Thanks for the issue, I think this is a good one to discuss and improve. The UX concerns you highlight are legitimate, but we also need to balance that against the security requirements, which are a bit tricky because this error and log message gets triggered from an unauthenticated endpoint. I think that probably rules out option 2 altogether, because we want to be especially cautious not to leak any information on unauthenticated endpoints.

Good call. I didn't really consider the security implications - which is why I raised this for discussion.

Option 3 is kind of in the same bucket, but feels not as bad because we could guarantee that we only tell the client it is misconfigured, but won't include any potentially leaky information in an error string. What specific error code would you suggest?

Response codes are hard when Vault is just acting as a passthrough. Calling it out as a client side error typically means clients won't retry, though.
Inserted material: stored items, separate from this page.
<file path="config.mk">
export PLATFORM = sky130hd
export DESIGN_NAME = ctpl_rank_update
export DESIGN_NICKNAME = d
export VERILOG_FILES = /design/src/hw/rtl/ctpl_pkg.sv /design/src/hw/rtl/ctpl_rank_update.sv
export SDC_FILE = /design/constraint.sdc
export NUM_CORES = 1
export LEC_CHECK = 0
export BUFFER_PORTS_ARGS = -buffer_cell sky130_fd_sc_hd__buf_2
export CAP_MARGIN = 20
export CORE_ASPECT_RATIO = 2
export CORE_UTILIZATION = 60
export DETAILED_ROUTE_END_ITERATION = 12
export PLACE_DENSITY = 0.88
export SLEW_MARGIN = 20
export SYNTH_ARGS = -nofsm -noshare
export SYNTH_HDL_FRONTEND = slang
export SYNTH_SLANG_ARGS = --single-unit
</file>
<file path="constraint.sdc">
create_clock -name vclk -period 9.8
set_input_delay 1.96 -clock vclk [all_inputs]
set_output_delay 1.96 -clock vclk [all_outputs]
set_load 0.01 [all_outputs]
</file>
<file path="src/hw/rtl/ctpl_pkg.sv">
`default_nettype none

package ctpl_pkg;

   // Tag width and address width of one access
   localparam int ADDR_W = 64;
   localparam int TAG_W  = 64;

   // Control register port geometry
   localparam int CSR_INDEX_W = 3;
   localparam int CSR_DATA_W  = 5;

   typedef enum logic [CSR_INDEX_W-1:0] {
      CSR_L1_OFFSET   = 3'd0,
      CSR_L1_INDEX    = 3'd1,
      CSR_L1_WAYS     = 3'd2,
      CSR_L2_OFFSET   = 3'd3,
      CSR_L2_INDEX    = 3'd4,
      CSR_L2_WAYS     = 3'd5,
      CSR_L2_MODE     = 3'd6,
      CSR_L2_PREFETCH = 3'd7
   } csr_index_type;

   // L2 operating modes
   localparam logic [1:0] L2_MODE_OFF = 2'd0;
   localparam logic [1:0] L2_MODE_LIP = 2'd2;

   // Recency update kinds
   typedef enum logic {
      RANK_FRONT,
      RANK_LIP
   } rank_op_type;

   // Lookup status of one set
   typedef struct packed {
      logic hit;
      logic inv_found;
   } probe_status_type;

endpackage

`default_nettype wire

</file>
<file path="src/hw/rtl/ctpl_rank_update.sv">
`default_nettype none

module ctpl_rank_update #(
   parameter int WAYS = 8,
   localparam int WW = (WAYS > 1) ? $clog2(WAYS) : 1,
   localparam int CW = $clog2(WAYS + 1)
) (
   input  wire ctpl_pkg::rank_op_type op,
   input  wire logic [WAYS*WW-1:0]    ranks_in,
   input  wire logic [WAYS-1:0]       valid_in,
   input  wire logic [CW-1:0]         active,
   input  wire logic [WW-1:0]         way,
   output logic      [WAYS*WW-1:0]    ranks_out
);

   logic [WAYS-1:0] moved;
   logic [WAYS-1:0] inv_moved;
   logic [WAYS-1:0] less;
   logic [WAYS-1:0] below;
   logic [WW-1:0]   old_w;
   logic [WW-1:0]   r;
   int              k;

   // Front: way to rank zero. LIP: way, then empty ways, to the back.
   always_comb begin
      old_w = ranks_in[int'(way)*WW +: WW];
      for (int j = 0; j < WAYS; j++) begin
         moved[j]     = (j == int'(way)) || ((j < int'(active)) && !valid_in[j]);
         inv_moved[j] = moved[j] && (j != int'(way));
      end
      k = $countones(moved);
      for (int j = 0; j < WAYS; j++) begin
         r = ranks_in[j*WW +: WW];
         for (int i = 0; i < WAYS; i++) begin
            less[i]  = moved[i] && (ranks_in[i*WW +: WW] < r);
            below[i] = inv_moved[i] && (i < j);
         end
         if (op == ctpl_pkg::RANK_FRONT) begin
            if (j == int'(way)) begin
               ranks_out[j*WW +: WW] = '0;
            end else if (r < old_w) begin
               ranks_out[j*WW +: WW] = r + WW'(1);
            end else begin
               ranks_out[j*WW +: WW] = r;
            end
         end else begin
            if (j == int'(way)) begin
               ranks_out[j*WW +: WW] = WW'(WAYS - k);
            end else if (moved[j]) begin
               ranks_out[j*WW +: WW] = WW'(WAYS - k + 1 + $countones(below));
            end else begin
               ranks_out[j*WW +: WW] = r - WW'($countones(less));
            end
         end
      end
   end

endmodule

`default_nettype wire

</file>
# --- Word level (Yosys, flattened, before mapping) ---
# Cells that the tools add are included.
classes:
  shift: 1
  addsub: 97
  n_lt_le_gt_ge: 80
  n_mul: 1
  muxes: 40
  n_reduce_logical: 97
  eq_ne: 13
ops:
  columns: ["op", "n"]
  rows:
  - ["3-bit < comparator", 72]
  - ["3-bit 2-to-1 mux", 40]
  - ["1-bit logical AND", 79]
  - ["1-bit by 1-bit adder with 2-bit output", 39]
  - ["2-bit by 2-bit adder with 3-bit output", 19]
  - ["3-bit adder", 16]
  - ["3-bit by 1-bit adder with 3-bit output (second input constant)", 8]
  - ["24-bit by 6-bit indexed part select with 3-bit output", 1]
  - ["3-bit subtractor", 8]
  - ["3-bit by 4-bit < comparator with 1-bit output (first input constant)", 4]
  - ["3-bit == test (first input constant)", 4]
  - ["3-bit inequality test (first input constant)", 4]
  - ["1-bit logical NOT", 8]
  - ["1-bit logical OR", 8]
  - ["1-bit by 4-bit < comparator with 1-bit output (first input constant)", 2]
  - ["2-bit by 4-bit < comparator with 1-bit output (first input constant)", 2]
  - ["2-bit by 1-bit adder with 3-bit output", 2]
  - ["3-bit by 2-bit adder with 3-bit output", 2]
  - ["2-bit by 3-bit == test with 1-bit output (first input constant)", 2]
  - ["2-bit by 3-bit inequality test with 1-bit output (first input constant)", 2]
  - ["3-bit by 2-bit multiplier with 5-bit output (second input constant)", 1]
  - ["3-bit by 1-bit adder with 3-bit output", 1]
  - ["3-bit by 2-bit adder with 3-bit output (second input constant)", 1]
  - ["1-bit by 3-bit == test with 1-bit output (first input constant)", 1]
  - ["other kinds (3)", 3]
totals:
  in_bits: 40
  register_bits: 0
  output_inout_bits: 24

# --- Logic depth before layout (Yosys ltp) ---
depth:
  word_depth: 12
  mapped_depth: 20
  mapped_depth_nobuf: 20

# --- Worst setup path after synthesis ---
# Ideal clock, no wire load.
synth_timing:
  path_type: "input to output"
  startpoint: "input port active[3]"
  endpoint: "output port ranks_out[22]"
  n_path_buf: 2
  required_time_ps: 7840
  path_slack_ps: 1060
  arrival_time_ps: 6780
  path_stages: 19
  path_cell_list: "clkbuf_2 > nor2_1 > a21oi_1 > or2_2 > clkbuf_1 > inv_1 > fa_1 > ha_1 > fa_1 > inv_1 > fa_1 > inv_1 > ha_1 > fa_1 > fa_1 > mux2i_1 > nand2_1 > o21ai_0 > o22ai_1"
synth_between:
  elab_chain_len: 12
synth_rtl:
  columns: ["element", "line", "rtl"]
  rows:
  - ["start, declared", "ctpl_rank_update.sv:11", "input wire logic [CW-1:0] active,"]
  - ["1-bit by 4-bit < comparator with 1-bit output, or another cell as far along", "ctpl_rank_update.sv:28", "moved[j] = (j == int'(way)) || ((j < int'(active)) && !valid_in[j]);"]
  - ["1-bit logical AND", "ctpl_rank_update.sv:28", null]
  - ["1-bit logical OR", "ctpl_rank_update.sv:28", null]
  - ["1-bit by 1-bit adder with 2-bit output (implied by the code)", "ctpl_rank_update.sv:31", "k = $countones(moved);"]
  - ["2-bit by 2-bit adder with 3-bit output (implied by the code)", "ctpl_rank_update.sv:31", null]
  - ["3-bit adder (implied by the code)", "ctpl_rank_update.sv:31", null]
  - ["1-bit by 3-bit subtractor with 3-bit output", "ctpl_rank_update.sv:48, ctpl_rank_update.sv:50", null]
  - ["3-bit by 2-bit adder with 3-bit output", "ctpl_rank_update.sv:50", "ranks_out[j*WW +: WW] = WW'(WAYS - k + 1 + $countones(below));"]
  - ["3-bit adder", "ctpl_rank_update.sv:50", null]
  - ["3-bit 2-to-1 mux", "ctpl_rank_update.sv:49", "end else if (moved[j]) begin"]
  - ["3-bit 2-to-1 mux *", "ctpl_rank_update.sv:47", "if (j == int'(way)) begin"]
  - ["3-bit 2-to-1 mux *", "ctpl_rank_update.sv:38", "if (op == ctpl_pkg::RANK_FRONT) begin"]
  - ["end, declared", "ctpl_rank_update.sv:13", "output logic [WAYS*WW-1:0] ranks_out"]
# Every way passes the cells marked *; elsewhere a longest branch is shown, timed or not.

# --- Worst setup path in the final report ---
layout_timing:
  startpoint: "input port way[0]"
  endpoint: "output port ranks_out[22]"
layout_between:
  elab_chain_len: 11
layout_rtl:
  columns: ["element", "line", "rtl"]
  rows:
  - ["start, declared", "ctpl_rank_update.sv:12", "input wire logic [WW-1:0] way,"]
  - ["2-bit by 3-bit == test with 1-bit output, or another cell as far along", "ctpl_rank_update.sv:28", null]
  - ["1-bit logical OR", "ctpl_rank_update.sv:28", null]
  - ["1-bit by 1-bit adder with 2-bit output (implied by the code)", "ctpl_rank_update.sv:31", null]
  - ["2-bit by 2-bit adder with 3-bit output (implied by the code)", "ctpl_rank_update.sv:31", null]
  - ["3-bit adder (implied by the code)", "ctpl_rank_update.sv:31", null]
  - ["1-bit by 3-bit subtractor with 3-bit output", "ctpl_rank_update.sv:48, ctpl_rank_update.sv:50", null]
  - ["3-bit by 2-bit adder with 3-bit output", "ctpl_rank_update.sv:50", null]
  - ["3-bit adder", "ctpl_rank_update.sv:50", null]
  - ["3-bit 2-to-1 mux", "ctpl_rank_update.sv:49", null]
  - ["3-bit 2-to-1 mux", "ctpl_rank_update.sv:47", null]
  - ["3-bit 2-to-1 mux *", "ctpl_rank_update.sv:38", null]
# Marked as above.

==> impl_results.html <==
<table>
<tr><th>Metric</th><th>Value</th></tr>
<tr><th colspan="2">Critical path</th></tr>
<tr><td>Master of the slowest instance on the critical path</td><td>fa_1</td></tr>
<tr><td>Arrival time worst endpoint</td><td>7.49 ns</td></tr>
<tr><td>Required time reported for the critical path endpoint</td><td>7.84 ns</td></tr>
<tr><td>Maximum net fanout on the critical path</td><td>13</td></tr>
<tr><td>Type of the setup path with the least slack</td><td>primary input to primary output</td></tr>
<tr><td>Critical path's largest stage delay</td><td>slightly above 0.7 ns</td></tr>
<tr><td>Largest delay share family, worst path</td><td>adder cells</td></tr>
<tr><td>CP most frequent cell</td><td>fa_1</td></tr>
<tr><td>Buffers and inverters on the worst path</td><td>5</td></tr>
<tr><td>Cell chain of the critical path</td><td>buf_2 &gt; nor2_1 &gt; and2_1 &gt; or2_2 &gt; inv_1 &gt; fa_1 &gt; ha_1 &gt; fa_1 &gt; inv_1 &gt; fa_1 &gt; inv_1 &gt; ha_1 &gt; fa_1 &gt; fa_1 &gt; mux2i_1 &gt; nand2_1 &gt; o21ai_0 &gt; o22ai_1 &gt; buf_2</td></tr>
<tr><td>Sort of element at the end of the critical path</td><td>primary output</td></tr>
<tr><td>Start point of the critical path</td><td>way[0]</td></tr>
<tr><td>Startpoint types</td><td>primary input</td></tr>
<tr><th colspan="2">Place</th></tr>
<tr><td>Hpwl dp</td><td>between 15,000 and 20,000 um</td></tr>
<tr><td># port buffers</td><td>64</td></tr>
<tr><td>Global placer's final weighted congestion</td><td>slightly below 1</td></tr>
<tr><td>Number of placed instances with taps included</td><td>just under 1,000</td></tr>
<tr><th colspan="2">Routing</th></tr>
<tr><td>Pre-Repair DR Iteration Count</td><td>9</td></tr>
<tr><td>Routed length per instance</td><td>21.9 um</td></tr>
<tr><td>Number of remaining DRC errors</td><td>0</td></tr>
<tr><td>Count of antenna-violating nets left after detailed routing</td><td>0</td></tr>
<tr><td>Detail-routed via count per cell</td><td>6.58</td></tr>
<tr><td>Starting DRT DRC Count</td><td>~550</td></tr>
<tr><td>Detailed-route via count</td><td>between 6,000 and 7,000</td></tr>
<tr><td>Routed wire length</td><td>between 20,000 and 25,000 um</td></tr>
<tr><th colspan="2">Clock network</th></tr>
<tr><td>CTS-repair resized insts</td><td>0</td></tr>
<tr><td>Buffers inserted by post-CTS timing repair</td><td>0</td></tr>
<tr><td>Hold-fix buffers at CTS</td><td>0</td></tr>
<tr><th colspan="2">Logic synthesis</th></tr>
<tr><td>Sequential fraction of the synthesis area</td><td>0</td></tr>
<tr><td>Library cell occupying the most area in the post-synthesis netlist</td><td>fa_1</td></tr>
<tr><td>Post-synth net total</td><td>1,042</td></tr>
<tr><td>Number of instances in the synthesized netlist</td><td>approximately 800</td></tr>
<tr><td>Netlist Area Pre-Place</td><td>roughly 0.0067 sq mm</td></tr>
<tr><td>Count of yosys warnings during synthesis</td><td>0</td></tr>
<tr><td>Average footprint of a synthesized cell</td><td>approximately 8.5 sq um</td></tr>
<tr><td>Leading cell types by total area after synthesis</td><td>fa_1 25%, ha_1 24%, inv_1 6.3%</td></tr>
<tr><td>Share of the synthesized area in the top cell type</td><td>0.253</td></tr>
<tr><td>Synth unique cells</td><td>68</td></tr>
<tr><th colspan="2">Floorplan</th></tr>
<tr><td>Starting utilization of the core area</td><td>0.618</td></tr>
<tr><td>Number of core rows</td><td>54</td></tr>
<tr><td>Vertical extent of the die</td><td>between 150 and 200 um</td></tr>
<tr><td>Horizontal extent of the die</td><td>roughly 77 um</td></tr>
<tr><td>Die Area</td><td>0.0117 sq mm</td></tr>
<tr><td>Num ports</td><td>64</td></tr>
<tr><td>Core box area</td><td>0.0109 sq mm</td></tr>
<tr><th colspan="2">Cells and area</th></tr>
<tr><td>Number of nets in the layout</td><td>between 1,000 and 1,500</td></tr>
<tr><td>Final-layout clock buffer total</td><td>0</td></tr>
<tr><td>Fraction of layout instances using a drive strength above 1</td><td>0.121</td></tr>
<tr><td>Area added between synthesis and finish</td><td>6.81%</td></tr>
<tr><td>Most common cell after layout, fill and taps aside</td><td>ha_1</td></tr>
<tr><td>Most frequent cells in the layout</td><td>129 x ha_1, 113 x inv_1, 85 x fa_1</td></tr>
<tr><td>Final sequential cell count</td><td>0</td></tr>
<tr><td>Total area of sequential cells</td><td>0 sq um</td></tr>
<tr><td>Post-Layout Cell Count</td><td>approximately 980</td></tr>
<tr><td>Number of antenna repair diodes</td><td>0</td></tr>
<tr><th colspan="2">Global routing</th></tr>
<tr><td>Met3 track demand over resource in global routing</td><td>0.0533</td></tr>
<tr><td>Grt peak-use layer</td><td>met2</td></tr>
<tr><td>Global-route wire length before repair</td><td>33,900 um</td></tr>
<tr><td>Pin count of the biggest net entering global routing</td><td>36</td></tr>
<tr><td>Grt ovf</td><td>0</td></tr>
<tr><td>Gr usage total</td><td>0.381</td></tr>
<tr><td>Met1 track utilization from global routing</td><td>0.393</td></tr>
<tr><td>Met2 capacity usage during global routing</td><td>0.674</td></tr>
<tr><td>Number of global-route vias before repair</td><td>6,697</td></tr>
<tr><td>Number of antenna violations at the first check in global routing</td><td>0</td></tr>
<tr><th colspan="2">STA</th></tr>
<tr><td>Fin. max-slew vios</td><td>0</td></tr>
<tr><td>Worst Hold Slack</td><td>~4.5 ns</td></tr>
<tr><td>Slew @ Worst Pin</td><td>1.01 ns</td></tr>
<tr><td>Final period demand of the worst path</td><td>around 9.5 ns</td></tr>
<tr><td>Setup repair after global routing missed its margin</td><td>false</td></tr>
<tr><td>Max transition margin</td><td>0.324</td></tr>
<tr><td>Setup-violating endpoint count in the final report</td><td>0</td></tr>
<tr><td>Maximum frequency from static timing analysis</td><td>approximately 0.11 GHz</td></tr>
<tr><td>Final worst path period share</td><td>0.965</td></tr>
<tr><td>Final hold violation count</td><td>0</td></tr>
<tr><td>Total negative slack</td><td>0 ns</td></tr>
<tr><th colspan="2">Min path</th></tr>
<tr><td>Instance count along the most critical hold path</td><td>4</td></tr>
<tr><td>Worst hold start</td><td>ranks_in[17]</td></tr>
<tr><td>Path class of the lowest-slack min-delay path</td><td>primary input to primary output</td></tr>
<tr><td>Hold endpoint</td><td>ranks_out[17]</td></tr>
<tr><th colspan="2">Power and ir drop</th></tr>
<tr><td>Cell Pwr Density</td><td>around 190 mW/mm^2</td></tr>
<tr><td>Peak supply drop</td><td>0.115 mV</td></tr>
<tr><td>Total leakage power</td><td>~3.6 nW</td></tr>
<tr><th colspan="2">Job</th></tr>
<tr><td>Maxcap violations</td><td>0</td></tr>
<tr><th colspan="2">Status</th></tr>
<tr><td>Outcome</td><td>completed</td></tr>
</table>
[per-stage QoR]
stage | total power, W | area [sq um] | utilization | worst slack [ns]
after floorplan | 0.000935 | 6730 | - | 1.06
after detailed placement | 0.00131 | 7180 | 0.660 | 0.430
final | 0.00135 | 7180 | 0.660 | 0.348
after global routing | 0.00149 | 7180 | 0.660 | 0.105
after CTS | 0.00132 | 7180 | 0.660 | 0.410
after global placement | 0.00126 | 7180 | 0.660 | 0.567
[worst max path at each step]
stage	slack (ns)	to	cells after the start
global placement	0.57	ranks_out[22]	19
finish	0.35	ranks_out[22]	19
global route	0.11	ranks_out[11]	20
floorplan	1.06	ranks_out[22]	19
detailed placement	0.43	ranks_out[22]	19
CTS	0.41	ranks_out[22]	19
[cells in the mapped netlist, types with 5 or more instances]
| library cell | count |
|---|---|
| a21o_1 | 15 |
| a21oi_1 | 27 |
| a31oi_1 | 19 |
| and2_1 | 8 |
| clkbuf_1 | 12 |
| fa_1 | 85 |
| ha_1 | 129 |
| inv_1 | 113 |
| mux2_2 | 5 |
| mux2i_1 | 21 |
| nand2_1 | 46 |
| nand2b_1 | 19 |
| nand3_1 | 37 |
| nor2_1 | 38 |
| nor2b_1 | 23 |
| nor3_1 | 17 |
| o211ai_1 | 6 |
| o21a_1 | 7 |
| o21ai_0 | 42 |
| o22ai_1 | 6 |
| xnor2_1 | 21 |
| xor2_1 | 9 |
[worst min-delay path: stages]
cell,delay [ns]
buf_2,0.17
a31oi_1,0.10
o211ai_1,0.11
buf_2,0.15
[cell families (layout without fill, tap and decap cells)]
logic type      after synthesis  count (layout)  synth area share
mux                          31              31            0.0553
fa+ha+maj                   214             214             0.493
simple gates                211             211             0.159
buf+inv                     134             187            0.0793
compound gates              166             166             0.169
xor+xnor                     32              32            0.0448
[power by group]
group	switching (W)	leakage [nW]	total [W]	internal [W]
logic	0.000769	3.64	0.00135	0.000582
clock network	0	0	0	0
registers	0	0	0	0
total	0.000769	3.64	0.00135	0.000582
[cell type report]
cell class	instances	area (sq um)
timing repair buffer	73	388
inverter	114	428
multi-input combinational	654	6190
fill	897	3690
tap	140	175
[per-layer routing]
layer | share of wire | vias to the layer above | wire [um]
met5 | 0 | - | 0
met4 | 0.10 | 0 | 2160
met3 | 0.072 | 158 | 1540
met2 | 0.50 | 403 | 10700
met1 | 0.33 | 3047 | 7040
li1 | - | 2849 | -
Note: power is estimated with default switching activity, not from simulation.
On the other hand calling it a server side error might trigger some team's alarms for monitoring when Vault is malfunctioning...which is not strictly the case here (Vault is fine but a dependency is broken). Maybe 504 Gateway Timeout would be most appropriate?

Option 1 allows unauthenticated clients to spam Vault server logs with errors, which isn't ideal. Option 5, we could also try to do some classification on the error and log it as an error if we're confident it's a misconfiguration, but otherwise log as debug. WDYT?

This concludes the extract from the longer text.